Open bnaul opened 6 years ago
So first, lack of shuffling on a single partitition dataframe should be expected. There is only one partition so everything can be done within that one pandas dataframe.
I'm going to walk through this problem narrating my thoughts. Hopefully this helps in future debugging.
One problem here is that the first call to read_parquet doesn't seem to collect it's min/max index values, which is unfortunate (cc @martindurant):
In [12]: ddf = dd.read_parquet('/tmp/test.parquet')
In [13]: ddf.divisions # None means unknown here
Out[13]: (None, None)
And so when we repartition we get another dataframe, also with unknown partitions
In [14]: ddf2 = ddf.repartition(npartitions=100)
In [15]: ddf2.divisions[:10]
Out[15]: (None, None, None, None, None, None, None, None, None, None)

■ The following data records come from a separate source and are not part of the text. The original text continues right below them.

==> src/rtl/pkt_width_conv.sv <==
module pkt_width_conv
    import pwc_pkg::*;
#(
    parameter int IN_W  = 64,
    parameter int OUT_W = 128,
    localparam int IN_BW  = cnt_w(IN_W),
    localparam int OUT_BW = cnt_w(OUT_W)
) (
    input  logic              clk,
    input  logic              rst_n,
    input  logic              s_valid,
    output logic              s_ready,
    input  logic [IN_W-1:0]   s_data,
    input  logic [IN_BW-1:0]  s_bytes,
    input  logic              s_last,
    input  logic              s_abort,
    output logic              m_valid,
    input  logic              m_ready,
    output logic [OUT_W-1:0]  m_data,
    output logic [OUT_BW-1:0] m_bytes,
    output logic              m_last,
    output logic              m_abort
);

    generate
        if (OUT_W == 2 * IN_W) begin : g_up
            pwc_upsize #(.NW(IN_W)) u_up (
                .clk     (clk),
                .rst_n   (rst_n),
                .s_valid (s_valid),
                .s_ready (s_ready),
                .s_data  (s_data),
                .s_bytes (s_bytes),
                .s_last  (s_last),
                .s_abort (s_abort),
                .m_valid (m_valid),
                .m_ready (m_ready),
                .m_data  (m_data),
                .m_bytes (m_bytes),
                .m_last  (m_last),
                .m_abort (m_abort)
            );
        end else begin : g_dn
            pwc_downsize #(.NW(OUT_W)) u_dn (
                .clk     (clk),
                .rst_n   (rst_n),
                .s_valid (s_valid),
                .s_ready (s_ready),
                .s_data  (s_data),
                .s_bytes (s_bytes),
                .s_last  (s_last),
                .s_abort (s_abort),
                .m_valid (m_valid),
                .m_ready (m_ready),
                .m_data  (m_data),
                .m_bytes (m_bytes),
                .m_last  (m_last),
                .m_abort (m_abort)
            );
        end
    endgenerate

endmodule
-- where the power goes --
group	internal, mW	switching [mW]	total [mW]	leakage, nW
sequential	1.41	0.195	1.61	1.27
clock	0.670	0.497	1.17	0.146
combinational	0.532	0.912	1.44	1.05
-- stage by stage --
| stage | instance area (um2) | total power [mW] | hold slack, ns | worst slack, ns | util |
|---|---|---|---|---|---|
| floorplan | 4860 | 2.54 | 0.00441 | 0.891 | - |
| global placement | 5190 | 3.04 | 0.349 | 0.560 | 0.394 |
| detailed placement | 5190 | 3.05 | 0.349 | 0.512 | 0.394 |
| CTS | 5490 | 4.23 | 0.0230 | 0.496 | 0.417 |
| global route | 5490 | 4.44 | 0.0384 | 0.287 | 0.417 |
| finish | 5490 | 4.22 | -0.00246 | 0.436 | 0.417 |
$ cat src/rtl/wstat_readout.sv
module wstat_readout
  import wstat_pkg::*;
#(
  parameter int DATA_W       = 8,
  parameter int SETTLE_READS = 2
) (
  input  logic              clk,
  input  logic              rst_n,
  input  logic              busy_i,
  input  logic              op_erase_i,
  input  logic [DATA_W-1:0] wr_byte_i,
  input  logic [DATA_W-1:0] arr_data_i,
  input  logic              rd_stb_i,
  input  logic              addr_ok_i,
  input  logic              reg_sel_i,
  input  logic [DATA_W-1:0] reg_data_i,
  input  logic              reg_wr_i,
  output logic              reg_wr_en_o,
  output logic [DATA_W-1:0] rd_data_o,
  output logic              rd_vld_o
);

  localparam int POLL_BIT = DATA_W - 1;

  logic     start;
  logic     done;
  op_ctx_t  ctx;
  rd_kind_e kind;
  logic     settle_act;
  logic     tog;

  wstat_op_track u_track (
    .clk        (clk),
    .rst_n      (rst_n),
    .busy_i     (busy_i),
    .op_erase_i (op_erase_i),
    .wr_msb_i   (wr_byte_i[POLL_BIT]),
    .start_o    (start),
    .done_o     (done),
    .ctx_o      (ctx)
  );

  wstat_settle #(.SETTLE_READS(SETTLE_READS)) u_settle (
    .clk      (clk),
    .rst_n    (rst_n),
    .start_i  (start),
    .done_i   (done),
    .use_i    (kind == RK_SETTLE),
    .active_o (settle_act)
  );

  wstat_classify u_cls (
    .rd_stb_i     (rd_stb_i),
    .busy_i       (busy_i),
    .addr_ok_i    (addr_ok_i),
    .reg_sel_i    (reg_sel_i),
    .settle_act_i (settle_act),
    .kind_o       (kind)
  );

  wstat_toggle u_tog (
    .clk     (clk),
    .rst_n   (rst_n),
    .start_i (start),
    .adv_i   (kind == RK_STATUS),
    .tog_o   (tog)
  );

  wstat_outreg #(.DATA_W(DATA_W)) u_out (
    .clk        (clk),
    .rst_n      (rst_n),
    .kind_i     (kind),
    .ctx_i      (ctx),
    .tog_i      (tog),
    .arr_data_i (arr_data_i),
    .reg_data_i (reg_data_i),
    .rd_data_o  (rd_data_o),
    .rd_vld_o   (rd_vld_o)
  );

  assign reg_wr_en_o = reg_wr_i & ~busy_i;

endmodule
**src/rtl/ifc_pkg.sv**
```systemverilog
package ifc_pkg;
  parameter logic [31:0] IRQ_VEC       = 32'h18;
  parameter logic [31:0] FIQ_VEC       = 32'h1C;
  parameter logic [31:0] SLOT_BASE     = 32'h20;
  parameter int unsigned SLOTS_PER_GRP = 6;
  parameter int unsigned GRP_WORDS     = 8;

  typedef enum logic [1:0] {
    SEL_CTRL = 2'd0,
    SEL_MASK = 2'd1,
    SEL_PEND = 2'd2,
    SEL_SRV  = 2'd3
  } reg_sel_e;

  function automatic logic [31:0] slot_addr(input int unsigned n);
    return SLOT_BASE + 32'(4 * GRP_WORDS * (n / SLOTS_PER_GRP))
                     + 32'(4 * (n % SLOTS_PER_GRP));
  endfunction
endpackage

```
**src/rtl/ifc_pend_latch.sv**
```systemverilog
module ifc_pend_latch #(
  parameter int unsigned N = 26
) (
  input  logic         clk_i,
  input  logic         rst_ni,
  input  logic [N-1:0] src_i,
  input  logic [N-1:0] clr_i,
  output logic [N-1:0] pend_o
);
  logic [N-1:0] src_q, pend_q, rise;

  assign rise   = src_i & ~src_q;
  assign pend_o = pend_q;

  always_ff @(posedge clk_i or negedge rst_ni) begin
    if (!rst_ni) begin
      src_q  <= '0;
      pend_q <= '0;
    end else begin
      src_q  <= src_i;
      pend_q <= (pend_q & ~clr_i) | rise;  // edge beats clear
    end
  end

  a_r2_edge_sets: assert property (@(posedge clk_i) disable iff (!rst_ni)
    (rise != '0) |=> ((pend_q & $past(rise)) == $past(rise)));
  a_r6_clear_drops: assert property (@(posedge clk_i) disable iff (!rst_ni)
    ((clr_i & ~rise) != '0) |=> ((pend_q & $past(clr_i & ~rise)) == '0));
  a_r11_set_wins: assert property (@(posedge clk_i) disable iff (!rst_ni)
    ((clr_i & rise) != '0) |=> ((pend_q & $past(clr_i & rise)) == $past(clr_i & rise)));
endmodule

```
**src/rtl/ifc_prio_pick.sv**
```systemverilog
module ifc_prio_pick #(
  parameter int unsigned N  = 26,
  parameter int unsigned IW = $clog2(N)
) (
  input  logic [N-1:0]  req_i,
  output logic [N-1:0]  grant_o,
  output logic [IW-1:0] idx_i_o,
  output logic          any_o
);
  logic [N:0] taken;
  assign taken[0] = 1'b0;

  for (genvar g = 0; g < N; g++) begin : g_chain
    assign grant_o[g]  = req_i[g] & ~taken[g];
    assign taken[g+1]  = taken[g] | req_i[g];
  end

  assign any_o = taken[N];

  always_comb begin
    idx_i_o = '0;
    for (int i = 0; i < N; i++)
      if (grant_o[i]) idx_i_o = idx_i_o | IW'(i);
    a_r4_grant_onehot: assert ($onehot0(grant_o));
  end
endmodule

```
**src/rtl/ifc_regs.sv**
```systemverilog
module ifc_regs
  import ifc_pkg::*;
#(
  parameter int unsigned N  = 26,
  parameter int unsigned DW = 32
) (
  input  logic          clk_i,
  input  logic          rst_ni,
  input  logic          we_i,
  input  logic [1:0]    sel_i,
  input  logic [DW-1:0] wdata_i,
  input  logic [N-1:0]  pend_i,
  input  logic [N-1:0]  service_i,
  output logic          vect_o,
  output logic [N-1:0]  mask_o,
  output logic [N-1:0]  clr_o,
  output logic [DW-1:0] rdata_o
);
  logic         vect_q;
  logic [N-1:0] mask_q;
  reg_sel_e     sel;
  logic         unused_wbits;

  assign sel          = reg_sel_e'(sel_i);
  assign unused_wbits = ^wdata_i[DW-1:N];

  always_ff @(posedge clk_i or negedge rst_ni) begin
    if (!rst_ni) begin
      vect_q <= 1'b0;
      mask_q <= '1;
    end else if (we_i) begin
      if (sel == SEL_CTRL) vect_q <= wdata_i[0];
      if (sel == SEL_MASK) mask_q <= wdata_i[N-1:0];
    end
  end

  assign clr_o  = (we_i && sel == SEL_SRV) ? wdata_i[N-1:0] : '0;
  assign vect_o = vect_q;
  assign mask_o = mask_q;

  always_comb begin
    unique case (sel)
      SEL_CTRL: rdata_o = DW'(vect_q);
      SEL_MASK: rdata_o = DW'(mask_q);
      SEL_PEND: rdata_o = DW'(pend_i);
      default:  rdata_o = DW'(service_i);
    endcase
  end

  a_r12_ctrl_write: assert property (@(posedge clk_i) disable iff (!rst_ni)
    (we_i && sel == SEL_CTRL) |=> (vect_q == $past(wdata_i[0])));
  a_r12_mask_hold: assert property (@(posedge clk_i) disable iff (!rst_ni)
    !(we_i && sel == SEL_MASK) |=> $stable(mask_q));
endmodule

```
**src/rtl/ifc_fetch_remap.sv**
```systemverilog
module ifc_fetch_remap
  import ifc_pkg::*;
#(
  parameter int unsigned N  = 26,
  parameter int unsigned AW = 32,
  parameter int unsigned IW = $clog2(N)
) (
  input  logic          vect_i,
  input  logic          active_i,
  input  logic [IW-1:0] idx_i,
  input  logic [AW-1:0] addr_i,
  output logic [AW-1:0] addr_o
);
  logic [AW-1:0] slot_tbl [N];
  logic          hit;
  logic [AW-1:0] word_off;

  for (genvar g = 0; g < N; g++) begin : g_slot
    assign slot_tbl[g] = AW'(slot_addr(g));
  end

  assign hit      = vect_i && active_i && (addr_i == AW'(IRQ_VEC));
  assign addr_o   = hit ? slot_tbl[idx_i] : addr_i;
  assign word_off = (addr_o - AW'(SLOT_BASE)) >> 2;

  always_comb begin
    if (hit) begin
      a_r8_no_reserved_slot: assert ((word_off % AW'(GRP_WORDS)) < AW'(SLOTS_PER_GRP));
    end
    if (addr_i == AW'(FIQ_VEC)) begin
      a_r9_fiq_untouched: assert (addr_o == addr_i);
    end
  end
endmodule

```
**src/rtl/ifc_vec_ctrl.sv**
```systemverilog
module ifc_vec_ctrl
  import ifc_pkg::*;
#(
  parameter int unsigned N_SRC      = 26,
  parameter int unsigned AW         = 32,
  parameter int unsigned DW         = 32,
  parameter int unsigned SHARED_IDX = 4
) (
  input  logic             clk_i,
  input  logic             rst_ni,
  input  logic [N_SRC-1:0] irq_src_i,
  input  logic             shared_sub_busy_i,
  input  logic             reg_we_i,
  input  logic [1:0]       reg_sel_i,
  input  logic [DW-1:0]    reg_wdata_i,
  output logic [DW-1:0]    reg_rdata_o,
  output logic             irq_o,
  input  logic [AW-1:0]    cpu_fetch_addr_i,
  output logic [AW-1:0]    mem_fetch_addr_o
);
  localparam int unsigned IW = $clog2(N_SRC);
  localparam logic [N_SRC-1:0] SHARED_BIT = N_SRC'(1) << SHARED_IDX;

  logic [N_SRC-1:0] pend, mask, clr_raw, clr_eff, grant, service_q, service_d;
  logic [IW-1:0]    srv_idx, grant_idx_unused;
  logic             vect, grant_any_unused;

  // shared source keeps its pending bit until its sub-pending state is gone
  assign clr_eff = clr_raw & ~(shared_sub_busy_i ? SHARED_BIT : '0);

  ifc_regs #(.N(N_SRC), .DW(DW)) u_regs (
    .clk_i     (clk_i),
    .rst_ni    (rst_ni),
    .we_i      (reg_we_i),
    .sel_i     (reg_sel_i),
    .wdata_i   (reg_wdata_i),
    .pend_i    (pend),
    .service_i (service_q),
    .vect_o    (vect),
    .mask_o    (mask),
    .clr_o     (clr_raw),
    .rdata_o   (reg_rdata_o)
  );

  ifc_pend_latch #(.N(N_SRC)) u_pend (
    .clk_i  (clk_i),
    .rst_ni (rst_ni),
    .src_i  (irq_src_i),
    .clr_i  (clr_eff),
    .pend_o (pend)
  );

  ifc_prio_pick #(.N(N_SRC), .IW(IW)) u_pick (
    .req_i   (pend & ~mask & ~clr_eff),
    .grant_o (grant),
    .idx_i_o (grant_idx_unused),
    .any_o   (grant_any_unused)
  );

  assign service_d = (service_q != '0) ? (service_q & ~clr_eff) : grant;

  always_ff @(posedge clk_i or negedge rst_ni) begin
    if (!rst_ni) service_q <= '0;
    else         service_q <= service_d;
  end

  always_comb begin
    srv_idx = '0;
    for (int i = 0; i < N_SRC; i++)
      if (service_q[i]) srv_idx = srv_idx | IW'(i);
  end

  assign irq_o = (service_q != '0);

  ifc_fetch_remap #(.N(N_SRC), .AW(AW), .IW(IW)) u_remap (
    .vect_i   (vect),
    .active_i (irq_o),
    .idx_i    (srv_idx),
    .addr_i   (cpu_fetch_addr_i),
    .addr_o   (mem_fetch_addr_o)
  );

  a_r4_service_onehot: assert property (@(posedge clk_i) disable iff (!rst_ni)
    $onehot0(service_q));
  a_r5_service_frozen: assert property (@(posedge clk_i) disable iff (!rst_ni)
    (service_q != '0 && (service_q & clr_eff) == '0) |=> $stable(service_q));
  a_r3_masked_never_won: assert property (@(posedge clk_i) disable iff (!rst_ni)
    (service_q == '0) |=> ((service_q & $past(mask)) == '0));
  a_r7_remap_hit: assert property (@(posedge clk_i) disable iff (!rst_ni)
    (vect && irq_o && cpu_fetch_addr_i == AW'(IRQ_VEC)) |-> (mem_fetch_addr_o != cpu_fetch_addr_i));
  a_r10_shared_hold: assert property (@(posedge clk_i) disable iff (!rst_ni)
    (shared_sub_busy_i && pend[SHARED_IDX]) |=> pend[SHARED_IDX]);
endmodule

```
**config.mk**
```make
export PLATFORM = sky130hd
export DESIGN_NAME = ifc_vec_ctrl
export DESIGN_NICKNAME = d
export VERILOG_FILES = /design/src/rtl/ifc_pkg.sv /design/src/rtl/ifc_pend_latch.sv /design/src/rtl/ifc_prio_pick.sv /design/src/rtl/ifc_regs.sv /design/src/rtl/ifc_fetch_remap.sv /design/src/rtl/ifc_vec_ctrl.sv
export SDC_FILE = /design/constraint.sdc
export NUM_CORES = 1
export LEC_CHECK = 0
export BUFFER_PORTS_ARGS = -buffer_cell sky130_fd_sc_hd__buf_2
export CAP_MARGIN = 40
export CORE_UTILIZATION = 45
export DETAILED_ROUTE_END_ITERATION = 10
export PLACE_DENSITY = 0.79
export SYNTH_ARGS = -nofsm -noshare
export SYNTH_HDL_FRONTEND = slang
export SYNTH_HIERARCHICAL = 1
export SYNTH_SLANG_ARGS = --single-unit
```
**constraint.sdc**
```tcl
create_clock -name clk_i -period 2.9 [get_ports clk_i]
set_clock_uncertainty 0.15 [all_clocks]
set_input_delay 0.435 -clock clk_i [delete_from_list [all_inputs] [get_ports clk_i]]
set_output_delay 0.435 -clock clk_i [all_outputs]
set_load 0.01 [all_outputs]
```
# Yosys cells after proc, flatten, opt, wreduce, memory -nomap -nowiden
# Memory sizes are Yosys's and may differ from the RTL's.
# Index checks and enable logic that the tools add are counted.
# totals
memories,1
output_inout_bits,65
mem_bits_ro,1024
wordCells,142
in_bits,96
regBits,105
# classes
n_reduce_logical,7
n_eq_ne,6
magnitude_cmp,1
n_mux,36
bitwise,86
# mem_list
memory,depth,width,rd,rd_clocked_by_memory_dff,wr,line,source
(no name shown),32,32,1,0,0,ifc_fetch_remap.sv:23,assign addr_o = hit ? slot_tbl[idx_i] : addr_i;
# op_table
op,n
26-bit AND,6
26-bit 2-to-1 mux,4
32-bit 2-to-1 mux,3
26-bit inverter,3
26-bit case mux with 3 select lines,1
5-bit 2-to-1 mux,11
"32-bit by 5-bit equality test with 1-bit output, second input constant",1
4-bit 2-to-1 mux,8
5-bit inverter with 26-bit output,1
26-bit bitwise OR,1
26-bit nonzero test,1
1-bit AND,25
1-bit inverter,25
1-bit bitwise OR,24
3-bit 2-to-1 mux,4
"6-bit greater-or-equal comparator, second input constant",1
5-bit inverter with 6-bit output,1
"2-bit equality test, second input constant",2
2-bit 2-to-1 mux,2
"2-bit by 1-bit inequality test with 1-bit output, second input constant",2
2-bit AND reduction,2
1-bit logical AND,3
1-bit 2-to-1 mux,3
"2-bit by 1-bit equality test with 1-bit output, second input constant",1
2-bit zero test,1

# Longest topological paths before layout
# Gate-level depths: netlist (run 1).
# depth
word_depth,33
mapped_depth,11
ltp_nobuf,10

# Modules after synthesis
# Netlist (run 1), hierarchy kept.
# by_module_without_submodules
mod,area_each_um2,cells_per_inst,seq_area_each_um2,instances
ifc_regs,1860.5,156,708.2,1
ifc_pend_latch,1821.7,130,1301.2,1
ifc_vec_ctrl,1717.9,160,650.6,1
ifc_prio_pick,611.8,92,0.0,1
ifc_fetch_remap,460.4,67,0.0,1

# Worst setup path after synthesis (run 1)
# OpenSTA, ideal clock, no wires.
# synth_timing
path_type,input port to flip-flop
startpoint,input port reg_we_i
endpoint,register service_q[25]
arrival_time_ns,2.859
required_time_ns,2.667
setup_time_ns,0.083
cell_stages,11
setup_slack_ns,-0.193
path_buffers,2
path_cell_list,and3_1 clkbuf_1 clkbuf_1 and2_1 nor3b_1 or4_4 or4_4 nor3_4 and4b_1 nand4_1 o22ai_1
# synth_via
word_cells_on_any_way,33
cone_classes,mux (2); bitwise (30); reduce/logical (1)
# synth_rtl
element,line,source
"start, declared",ifc_vec_ctrl.sv:13,"input logic reg_we_i,"
1-bit logical AND,ifc_regs.sv:37,assign clr_o = (we_i && sel == SEL_SRV) ? wdata_i[N-1:0] : '0;
26-bit 2-to-1 mux,ifc_regs.sv:37,
26-bit AND,ifc_vec_ctrl.sv:29,assign clr_eff = clr_raw & ~(shared_sub_busy_i ? SHARED_BIT : '0);
net clr_eff[14],ifc_vec_ctrl.sv:24,"logic [N_SRC-1:0] pend, mask, clr_raw, clr_eff, grant, service_q, service_d;"
26-bit inverter,ifc_vec_ctrl.sv:54,".req_i (pend & ~mask & ~clr_eff),"
26-bit AND,ifc_vec_ctrl.sv:54,
1-bit bitwise OR (11 in series),ifc_prio_pick.sv:15,assign taken[g+1] = taken[g] | req_i[g];
1-bit inverter,ifc_prio_pick.sv:14,assign grant_o[g] = req_i[g] & ~taken[g];
1-bit AND,ifc_prio_pick.sv:14,
net grant[25],ifc_vec_ctrl.sv:24,
26-bit 2-to-1 mux,ifc_vec_ctrl.sv:60,assign service_d = (service_q != '0) ? (service_q & ~clr_eff) : grant;
net service_d[25],ifc_vec_ctrl.sv:24,
"end signal, assigned",ifc_vec_ctrl.sv:64,else service_q <= service_d;
"end, declared",ifc_vec_ctrl.sv:24,
# The timed path passes the listed nets, and every way through them passes these cells.
# A chain may end at the register's enable or synchronous reset.

# Final worst setup path (run 1)
# layout_timing
startpoint,register service_q[11]
endpoint,output port mem_fetch_addr_o[3]
# layout_via
elab_chain_len,20
word_cells_on_any_way,23
cone_classes,mux (18); bitwise (1); reduce/logical (3); memory (1)
# layout_lines
element,line,source
4-bit 2-to-1 mux (5 in series),ifc_vec_ctrl.sv:70,if (service_q[i]) srv_idx = srv_idx | IW'(i);
5-bit 2-to-1 mux (10 in series),ifc_vec_ctrl.sv:70,
net srv_idx[1],ifc_vec_ctrl.sv:25,"logic [IW-1:0] srv_idx, grant_idx_unused;"
5-bit inverter with 6-bit output (not written as such),ifc_fetch_remap.sv:23,
memory 32 x 32 bit,-,
32-bit 2-to-1 mux (not written as such) (2 in series),ifc_fetch_remap.sv:23,
32-bit 2-to-1 mux,ifc_fetch_remap.sv:23,
"end, declared",ifc_vec_ctrl.sv:19,output logic [AW-1:0] mem_fetch_addr_o
# The timed path passes the listed nets, and every way through them passes these cells. The select of a mux whose other input is x is not followed.

==> run summary, run 1 <==
The flow ran to the end, but the final reports show violations. The checks that failed: setup timing. The die width is 120.1 um. The die outline area is 14410 um2. The number of levels the H-tree was split into came out at 3.

The count of buffers added on input and output ports is 148. The peak supply drop came out at 0.4071 mV. The worst setup path is captured at a primary output.

The routed layout has 5030 vias. The initial antenna violation count came out at 1. The shortest clock period the worst path allows after layout came out at 3246 ps.

After detailed placement, the design holds a cell count of 892. The core area came out at 13400 um2. The number of global-route vias before repair is 5389. For this block, the initial DRC count from the detailed router was 228. In this run the worst path has a maximum fanout of 3. The setup slack after layout came out at -345.5 ps.

The worst register-to-register path ends at service_q[24]. The final-report hold violation count is 0. The power density relative to cell area came out at 643.3 nW/um2. The wire length per cell came out at 18.19 um. The clock insertion delay at the later pin of the skew report is 350 ps.

The fmax is 0.3081 GHz. The actual slew at the worst max-slew pin came out at 695.9 ps. The required time of the critical path is 2320 ps. The summed negative setup slack over all endpoints came out at -1126 ps.

The largest net degree at the start of global routing came out at 65. Summing every instance area after synthesis gives 6272 um2. The max-slew violation count is 0. The placer's final routability congestion estimate is 0.8580. The static leakage power is 3.788 nW. The net total in the final layout came out at 839.

OpenSTA, run right after detailed placement, puts the worst setup slack at -118.7 ps. The depth of the most critical reg-to-reg path came out at 7. The total congestion overflow is 0.

The aggregate routed wire length came out at 16.70 mm. TritonCTS built the clock tree. The count of pins on the block boundary is 161.

The mean area per synthesized cell came out at 11.04 um2. The maximum buffer depth of the clock tree came out at 2. The floorplan die height came out at 120.1 um. The class of the most critical setup path is flop to primary output. The tree is rooted in a clkbuf_16. The final routed DRC violation total came out at 0. The global-route usage over all layers is 0.2402. The final setup violation count is 6. The clock sink total came out at 105. From synthesis to final layout, the design area changed by 25.29%. Setup repair after global routing could not meet its margin everywhere. The number of antenna-violating nets in the routed design came out at 0. The starting density of the core came out at 0.4681.

The total half-perimeter wirelength after legalization and detailed placement came out at 12.16 mm. The ratio of cells with drive above 1 in the final layout is 0.5101. The worst setup path is launched from a flop. The number of fill cells in the layout is 1085. The final period utilization is 1.119. In this run the worst setup path terminates at mem_fetch_addr_o[3]. In this run the critical register-to-register path is launched from u_regs/mask_o[14]. The number of buffers added by the clock tree synthesis step is 9. Data on the critical path arrives at its endpoint at 2660 ps. Measured against its own limit, the worst slew margin works out to 0.5351. The total of warnings raised by yosys came out at 6. The first detailed-routing pass took 7 iterations. After clock tree synthesis, the clock-pin slew on the worst setup and hold paths is 70 ps.

The filler-free cell count of the finished design came out at 918. The number of rows in the core area came out at 42. Synthesis produced a netlist whose cell count is 568. The post-detailed-route via-to-cell ratio is 5.479.

The path class of the tightest hold or removal check is input pin to flop. The first global-routing pass estimated 26.79 mm of wire. The total of max-cap violations is 0. The worst register-to-register path has a setup slack of 370 ps. Tracing the worst setup path back leads to its startpoint at service_q[11].
-- per-stage QoR --
stage               total power, mW  utilization  hold slack, ps  cell area, um2
detailed placement            3.532       0.5479           270.8            7342
finish                        5.056       0.5865           49.83            7859
global placement              3.450       0.5479           263.7            7342
CTS                           5.012       0.5829           47.37            7811
global route                  5.304       0.5865           51.76            7859
floorplan                     2.994            -          -10.59            6295
-- per-layer routing --
metal | GRT usage | wire length, um | up-vias
met5 | 0 | 0 | -
met2 | 0.4246 | 8513 | 207
li1 | - | - | 2326
met1 | 0.2876 | 6659 | 2461
met3 | 0.03517 | 1022 | 36
met4 | 0.1070 | 500 | 0
-- power by group --
group          switching [mW]  internal (mW)  total, mW
Combinational            1.01          0.830       1.84
Sequential              0.173           1.69       1.86
Clock                   0.529          0.824       1.35
Total                    1.71           3.34       5.06
-- final cells by class --
type	count	area [um2]	area share
Multi-Input combinational cell	325	3067	0.3902
Sequential cell	105	2670	0.3398
Timing Repair Buffer	210	1246	0.1586
Inverter	86	322.8	0.04108
Clock buffer	13	270.3	0.03439
Tap cell	176	220.2	0.02802
Clock inverter	2	60.06	0.007642
Antenna cell	1	2.502	0.0003184
-- critical path: stages, from the launching register on --
cell and delay, ps:
dfrtp_1 400, or4_4 530, nor3_4 130, nand4_1 220, ha_2 260, mux2i_1 160
o22ai_1 110, o41a_1 340, buf_2 150
-- state kept, by name (all words and copies together), names as in the netlist --
signal / flops
u_pend/pend_o: 26
service_q: 26
u_pend/src_q: 26
u_regs/mask_o: 26
u_regs/vect_o: 1
-- cell usage in the layout (no fill, tap or decap), types with 4 or more instances in the layout --
master     count
nand2b_1       4
nand4_1       28
buf_4         59
nor2_1        12
buf_2        146
inv_1         84
conb_1         6
dfrtp_1       71
nor4_4        10
o22ai_1        7
nor4_1         6
mux2_2        32
clkbuf_16      9
ha_4           4
and3_1         6
dfrtp_2        8
a22o_1        25
and2_1        29
dfstp_2       26
o22ai_2       46
nor2b_1        4
nor3b_1       30
nand2_1        4
mux2_1        20
-- timing repair --
item	in CTS	in global routing
pin swaps	15	6
setup endpoints to repair	6	6
buffers inserted	8	3
resized for setup	19	11
hold endpoints to repair	31	0
hold buffers	1	0
-- worst min-delay path by stage --
stage | from | endpoint | slack (ps) | cells after the start
final | irq_src_i[11] | u_pend/src_q[11] | 50 | 1
after global routing | irq_src_i[11] | u_pend/src_q[11] | 50 | 1
after CTS | irq_src_i[11] | u_pend/src_q[11] | 50 | 1
after detailed placement | u_pend/src_q[8] | u_pend/pend_o[8] | 270 | 1
after global placement | u_pend/src_q[15] | u_pend/pend_o[15] | 260 | 1
after floorplan | rst_ni | service_q[0] | -10 | 0
(Power assumes the default switching activity.)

Of course, we would still expect the eventual set_index operation to check the values for sortedness, and a quick check shows that yes, the data is sorted.
In [16]: s = ddf2.uid.compute()
In [17]: s.is_monotonic_increasing
Out[17]: True
When I call the set index operation it does appear to do the right thing, and the dataframe with the index set has only a linear amount of extra tasks (3x in this case) not quadratic or n*log(n)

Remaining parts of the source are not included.